» Given data
━━━

<file path="config.mk">
export PLATFORM = sky130hd
export DESIGN_NAME = write_buffer_top
export DESIGN_NICKNAME = d
export VERILOG_FILES = /design/src/bus_pkg.sv /design/src/wbuf_pkg.sv /design/src/write_queue.sv /design/src/bus_arbiter.sv /design/src/wbuf_control.sv /design/src/write_buffer_top.sv
export SDC_FILE = /design/constraint.sdc
export NUM_CORES = 1
export LEC_CHECK = 0
export CORE_AREA = 2 2 231 233
export CTS_CLUSTER_DIAMETER = 80
export DETAILED_ROUTE_END_ITERATION = 7
export DIE_AREA = 0 0 233 235
export DONT_BUFFER_PORTS = 1
export GPL_TIMING_DRIVEN = 0
export SETUP_SLACK_MARGIN = 0.3
export SLEW_MARGIN = 20
export SYNTH_ARGS = -nofsm -noshare
export SYNTH_HDL_FRONTEND = slang
export SYNTH_HIERARCHICAL = 1
export SYNTH_SLANG_ARGS = --single-unit
</file>
<file path="constraint.sdc">
create_clock -name i_clock -period 10.15 [get_ports i_clock]
set_input_delay 0.5075 -clock i_clock [delete_from_list [all_inputs] [get_ports i_clock]]
set_output_delay 0.5075 -clock i_clock [all_outputs]
set_load 0.02 [all_outputs]
</file>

━━━

» Activity
The range begins at the line containing "export LEC_CHECK = 0" and ends at the last line of the entries; reproduce it exactly.

» Response
export LEC_CHECK = 0
export CORE_AREA = 2 2 231 233
export CTS_CLUSTER_DIAMETER = 80
export DETAILED_ROUTE_END_ITERATION = 7
export DIE_AREA = 0 0 233 235
export DONT_BUFFER_PORTS = 1
export GPL_TIMING_DRIVEN = 0
export SETUP_SLACK_MARGIN = 0.3
export SLEW_MARGIN = 20
export SYNTH_ARGS = -nofsm -noshare
export SYNTH_HDL_FRONTEND = slang
export SYNTH_HIERARCHICAL = 1
export SYNTH_SLANG_ARGS = --single-unit
</file>
<file path="constraint.sdc">
create_clock -name i_clock -period 10.15 [get_ports i_clock]
set_input_delay 0.5075 -clock i_clock [delete_from_list [all_inputs] [get_ports i_clock]]
set_output_delay 0.5075 -clock i_clock [all_outputs]
set_load 0.02 [all_outputs]
</file>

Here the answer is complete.